Emotions are felt in the body. Start by getting curious about the physical sensations in your body. Ease into and allow any sensation you notice to be there without trying to control, reduce, or change them. This is a lot like shining a torchlight on yourself, from your head all the way to your toes to closely observe what each part of your body is experiencing.

The question to ask yourself here is: What sensations do I notice in my body right now?

Step 2: Get Curious

Using the sensations you observe as information for what emotion you might be experiencing, next, get curious about the information being delivered to you.

The question to ask yourself here is: What might these sensations be telling me about how I am feeling?

For example: What does this sensation of tightness in my chest mean? What might this lump in my throat be signalling? What might this knot in my stomach be saying?

Step 3: Name the feeling

Put a name to the sensations you feel. The more we can identify and label sensations that we feel in our body, the more we strengthen the connection between the physical feeling and our understanding of it. Naming our inner experience helps us become more self-aware and able to pinpoint exactly what kind of anxiety, or anger, or sadness we are feeling. It can be helpful to start off with an Emotions Wheel which gives us a wider range of vocabulary with which to name our emotions. The Atlas Of Emotions is another incredible tool for naming and visually seeing the nuance in our emotional experience.

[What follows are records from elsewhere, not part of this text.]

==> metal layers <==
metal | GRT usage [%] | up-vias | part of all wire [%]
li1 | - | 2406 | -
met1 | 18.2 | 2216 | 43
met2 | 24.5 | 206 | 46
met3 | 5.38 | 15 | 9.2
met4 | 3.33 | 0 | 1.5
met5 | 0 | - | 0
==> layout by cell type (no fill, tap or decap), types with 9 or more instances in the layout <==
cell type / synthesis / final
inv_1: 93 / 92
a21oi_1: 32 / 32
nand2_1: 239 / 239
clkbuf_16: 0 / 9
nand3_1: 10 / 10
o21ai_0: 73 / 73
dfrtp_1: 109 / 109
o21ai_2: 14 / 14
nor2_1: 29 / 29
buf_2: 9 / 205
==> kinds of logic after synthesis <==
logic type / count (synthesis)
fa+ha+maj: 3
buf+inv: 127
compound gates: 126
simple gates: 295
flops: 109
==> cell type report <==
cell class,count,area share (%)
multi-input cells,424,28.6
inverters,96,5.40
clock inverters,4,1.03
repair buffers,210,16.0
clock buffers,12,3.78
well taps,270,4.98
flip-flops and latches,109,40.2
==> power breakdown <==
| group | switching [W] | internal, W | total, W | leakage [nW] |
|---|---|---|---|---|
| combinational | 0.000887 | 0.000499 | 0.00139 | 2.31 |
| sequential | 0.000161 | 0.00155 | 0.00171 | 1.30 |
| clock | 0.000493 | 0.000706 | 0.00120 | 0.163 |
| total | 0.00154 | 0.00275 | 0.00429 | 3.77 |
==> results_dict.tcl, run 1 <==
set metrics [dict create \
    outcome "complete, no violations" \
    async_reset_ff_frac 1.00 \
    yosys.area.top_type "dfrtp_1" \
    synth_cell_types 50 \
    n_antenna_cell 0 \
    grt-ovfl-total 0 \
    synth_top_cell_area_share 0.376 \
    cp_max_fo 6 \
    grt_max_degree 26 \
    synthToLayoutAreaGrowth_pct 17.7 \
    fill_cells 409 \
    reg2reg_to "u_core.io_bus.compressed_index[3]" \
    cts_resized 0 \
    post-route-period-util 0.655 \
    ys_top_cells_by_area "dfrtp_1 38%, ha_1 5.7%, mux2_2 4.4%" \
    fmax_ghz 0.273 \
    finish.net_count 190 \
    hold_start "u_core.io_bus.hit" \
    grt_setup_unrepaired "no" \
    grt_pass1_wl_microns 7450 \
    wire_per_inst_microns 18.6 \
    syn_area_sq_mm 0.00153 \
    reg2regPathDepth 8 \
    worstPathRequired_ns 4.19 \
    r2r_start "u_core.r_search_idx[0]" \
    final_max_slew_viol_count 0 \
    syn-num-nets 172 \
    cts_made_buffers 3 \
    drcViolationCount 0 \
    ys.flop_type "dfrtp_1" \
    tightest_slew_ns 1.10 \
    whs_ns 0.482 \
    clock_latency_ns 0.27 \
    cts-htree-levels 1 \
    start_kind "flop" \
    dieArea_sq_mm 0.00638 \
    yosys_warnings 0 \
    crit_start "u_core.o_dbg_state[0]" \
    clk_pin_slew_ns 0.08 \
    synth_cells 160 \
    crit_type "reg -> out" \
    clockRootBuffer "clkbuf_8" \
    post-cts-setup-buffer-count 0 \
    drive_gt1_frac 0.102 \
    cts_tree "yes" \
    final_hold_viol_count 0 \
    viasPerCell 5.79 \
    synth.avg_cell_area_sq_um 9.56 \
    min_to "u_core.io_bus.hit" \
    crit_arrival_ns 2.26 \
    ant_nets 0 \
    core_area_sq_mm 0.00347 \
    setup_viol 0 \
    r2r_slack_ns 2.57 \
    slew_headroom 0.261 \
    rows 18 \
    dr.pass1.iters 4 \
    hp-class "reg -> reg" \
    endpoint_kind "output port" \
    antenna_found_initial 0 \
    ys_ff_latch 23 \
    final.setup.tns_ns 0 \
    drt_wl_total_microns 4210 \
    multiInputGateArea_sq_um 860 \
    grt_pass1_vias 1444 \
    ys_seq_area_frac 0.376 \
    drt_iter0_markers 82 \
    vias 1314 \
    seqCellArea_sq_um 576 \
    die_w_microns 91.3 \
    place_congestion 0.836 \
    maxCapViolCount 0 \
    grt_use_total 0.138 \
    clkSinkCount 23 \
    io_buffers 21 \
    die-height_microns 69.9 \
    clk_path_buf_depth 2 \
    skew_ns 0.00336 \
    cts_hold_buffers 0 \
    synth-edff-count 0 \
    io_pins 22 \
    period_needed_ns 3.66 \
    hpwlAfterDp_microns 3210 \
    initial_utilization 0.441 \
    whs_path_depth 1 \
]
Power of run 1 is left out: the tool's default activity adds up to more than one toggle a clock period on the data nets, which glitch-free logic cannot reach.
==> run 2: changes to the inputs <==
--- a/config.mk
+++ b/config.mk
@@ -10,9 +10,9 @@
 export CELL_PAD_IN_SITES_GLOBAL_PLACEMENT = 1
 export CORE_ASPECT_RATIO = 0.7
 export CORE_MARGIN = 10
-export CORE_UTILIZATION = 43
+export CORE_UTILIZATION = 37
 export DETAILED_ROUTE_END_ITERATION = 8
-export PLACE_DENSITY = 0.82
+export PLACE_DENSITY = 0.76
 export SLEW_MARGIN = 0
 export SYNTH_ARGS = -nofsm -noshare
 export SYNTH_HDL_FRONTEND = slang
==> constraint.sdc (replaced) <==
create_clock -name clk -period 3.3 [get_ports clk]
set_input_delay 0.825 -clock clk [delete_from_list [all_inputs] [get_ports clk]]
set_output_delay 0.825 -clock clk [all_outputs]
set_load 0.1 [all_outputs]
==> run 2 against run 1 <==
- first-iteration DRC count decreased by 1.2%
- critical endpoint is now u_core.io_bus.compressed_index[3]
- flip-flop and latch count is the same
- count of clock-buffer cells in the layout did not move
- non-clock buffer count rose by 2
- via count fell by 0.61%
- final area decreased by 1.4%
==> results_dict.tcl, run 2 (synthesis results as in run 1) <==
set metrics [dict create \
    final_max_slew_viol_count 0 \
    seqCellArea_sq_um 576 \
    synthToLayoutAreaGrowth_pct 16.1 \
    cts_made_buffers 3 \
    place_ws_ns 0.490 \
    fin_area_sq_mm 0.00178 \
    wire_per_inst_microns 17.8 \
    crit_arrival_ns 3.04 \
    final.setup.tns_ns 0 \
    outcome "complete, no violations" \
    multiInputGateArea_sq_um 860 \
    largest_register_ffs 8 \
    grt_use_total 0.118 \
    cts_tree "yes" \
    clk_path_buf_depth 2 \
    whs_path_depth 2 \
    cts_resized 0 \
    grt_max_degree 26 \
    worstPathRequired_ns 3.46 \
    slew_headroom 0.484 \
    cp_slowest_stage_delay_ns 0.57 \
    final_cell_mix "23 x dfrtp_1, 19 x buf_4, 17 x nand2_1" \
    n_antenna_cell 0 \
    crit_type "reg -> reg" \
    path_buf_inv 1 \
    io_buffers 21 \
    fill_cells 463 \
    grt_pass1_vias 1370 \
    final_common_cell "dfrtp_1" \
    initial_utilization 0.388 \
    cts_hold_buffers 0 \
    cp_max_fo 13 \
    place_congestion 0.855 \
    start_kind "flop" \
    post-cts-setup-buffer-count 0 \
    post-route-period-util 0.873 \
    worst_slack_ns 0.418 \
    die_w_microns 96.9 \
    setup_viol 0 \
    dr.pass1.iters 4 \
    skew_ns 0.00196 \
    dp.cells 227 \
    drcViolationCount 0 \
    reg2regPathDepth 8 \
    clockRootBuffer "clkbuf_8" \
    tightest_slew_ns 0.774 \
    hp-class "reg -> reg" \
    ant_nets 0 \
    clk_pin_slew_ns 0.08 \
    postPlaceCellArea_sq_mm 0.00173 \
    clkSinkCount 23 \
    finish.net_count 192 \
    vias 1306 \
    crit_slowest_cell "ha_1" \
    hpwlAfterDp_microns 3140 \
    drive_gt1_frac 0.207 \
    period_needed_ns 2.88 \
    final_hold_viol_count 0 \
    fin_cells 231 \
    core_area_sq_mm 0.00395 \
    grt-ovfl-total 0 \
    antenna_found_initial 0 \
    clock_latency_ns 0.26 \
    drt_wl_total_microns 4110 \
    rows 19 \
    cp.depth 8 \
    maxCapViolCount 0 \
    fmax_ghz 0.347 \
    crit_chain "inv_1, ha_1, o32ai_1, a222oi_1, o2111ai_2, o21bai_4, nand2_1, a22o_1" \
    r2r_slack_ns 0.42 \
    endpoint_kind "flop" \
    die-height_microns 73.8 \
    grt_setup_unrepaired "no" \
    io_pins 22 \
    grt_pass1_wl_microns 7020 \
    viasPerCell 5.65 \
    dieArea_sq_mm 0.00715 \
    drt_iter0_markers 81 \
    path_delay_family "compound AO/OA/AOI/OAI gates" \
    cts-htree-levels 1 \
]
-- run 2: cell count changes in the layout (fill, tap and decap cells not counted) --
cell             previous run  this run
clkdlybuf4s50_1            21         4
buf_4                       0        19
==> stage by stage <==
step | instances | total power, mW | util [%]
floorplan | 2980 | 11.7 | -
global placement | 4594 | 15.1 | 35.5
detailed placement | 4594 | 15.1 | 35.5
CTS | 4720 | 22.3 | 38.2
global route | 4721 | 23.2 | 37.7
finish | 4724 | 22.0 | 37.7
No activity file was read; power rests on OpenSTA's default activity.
$ cat config.mk
export PLATFORM = sky130hd
export DESIGN_NAME = led_pattern_gen
export DESIGN_NICKNAME = d
export VERILOG_FILES = /design/src/rtl/led_pkg.sv /design/src/rtl/led_tick_gen.sv /design/src/rtl/led_pattern_gen.sv
export SDC_FILE = /design/constraint.sdc
export NUM_CORES = 1
export LEC_CHECK = 0
export CAP_MARGIN = 30
export CORE_MARGIN = 2
export CORE_UTILIZATION = 40
export DETAILED_ROUTE_END_ITERATION = 8
export SLEW_MARGIN = 20
export SYNTH_ARGS = -nofsm -noshare
export SYNTH_HDL_FRONTEND = slang
export SYNTH_SLANG_ARGS = --single-unit
$ cat constraint.sdc
create_clock -name iclk -period 2.7 [get_ports iclk]
set_clock_uncertainty 0.2 [all_clocks]
set_input_delay 0.54 -clock iclk [delete_from_list [all_inputs] [get_ports iclk]]
set_output_delay 0.54 -clock iclk [all_outputs]
set_load 0.05 [all_outputs]
$ cat src/rtl/led_pkg.sv
// Shared definitions for the LED pattern engine: mode encodings and default widths.
package led_pkg;

  localparam int unsigned MODE_W     = 3;
  localparam int unsigned N_LEDS_DEF = 4;
  localparam int unsigned DIV_W_DEF  = 24;
  localparam int unsigned PWM_W_DEF  = 4;

  typedef enum logic [MODE_W-1:0] {
    MODE_ROT_L  = 3'd0,
    MODE_ROT_R  = 3'd1,
    MODE_BOUNCE = 3'd2,
    MODE_COUNT  = 3'd3,
    MODE_BLINK  = 3'd4
  } mode_e;

endpackage

$ cat src/rtl/led_tick_gen.sv
// Step prescaler: emits a one-cycle step strobe every div+1 enabled cycles.
module led_tick_gen #(
  parameter int unsigned DIV_W = 24
) (
  input  logic             iclk,
  input  logic             rst,
  input  logic             en,
  input  logic             clr,
  input  logic [DIV_W-1:0] div,
  output logic             step
);

  logic [DIV_W-1:0] cnt;
  logic             armed;

  // armed keeps the first edge after reset release from counting or stepping
  always_ff @(posedge iclk or negedge rst) begin
    if (!rst) begin
      cnt   <= '0;
      armed <= 1'b0;
    end else begin
      armed <= 1'b1;
      if (clr) begin
        cnt <= '0;
      end else if (en && armed) begin
        if (cnt >= div) cnt <= '0;
        else            cnt <= cnt + DIV_W'(1);
      end
    end
  end

  assign step = en && armed && !clr && (cnt >= div);

endmodule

The question to ask yourself here might be: What best describes how I physically feel?

Step 4: Acknowledge and Permit the feeling

Once you can name the emotions you are experiencing, acknowledge and permit it to be there. This means acknowledging that what you are feeling is real and valid. It also means to trust that your feelings are a valuable source of information about your current inner experience (even though they are not facts about what is true of the external world). Acknowledging it means to experience it without forcing it to go away or changing the way we feel and simply allowing the feeling to arise in us, long enough to experience it and realise information from it. Later, there can then be a time and place to help ourselves regulate and shift to a different state.

Here, the question to ask yourself is: For this moment, how can I allow these feelings to be here, just for now?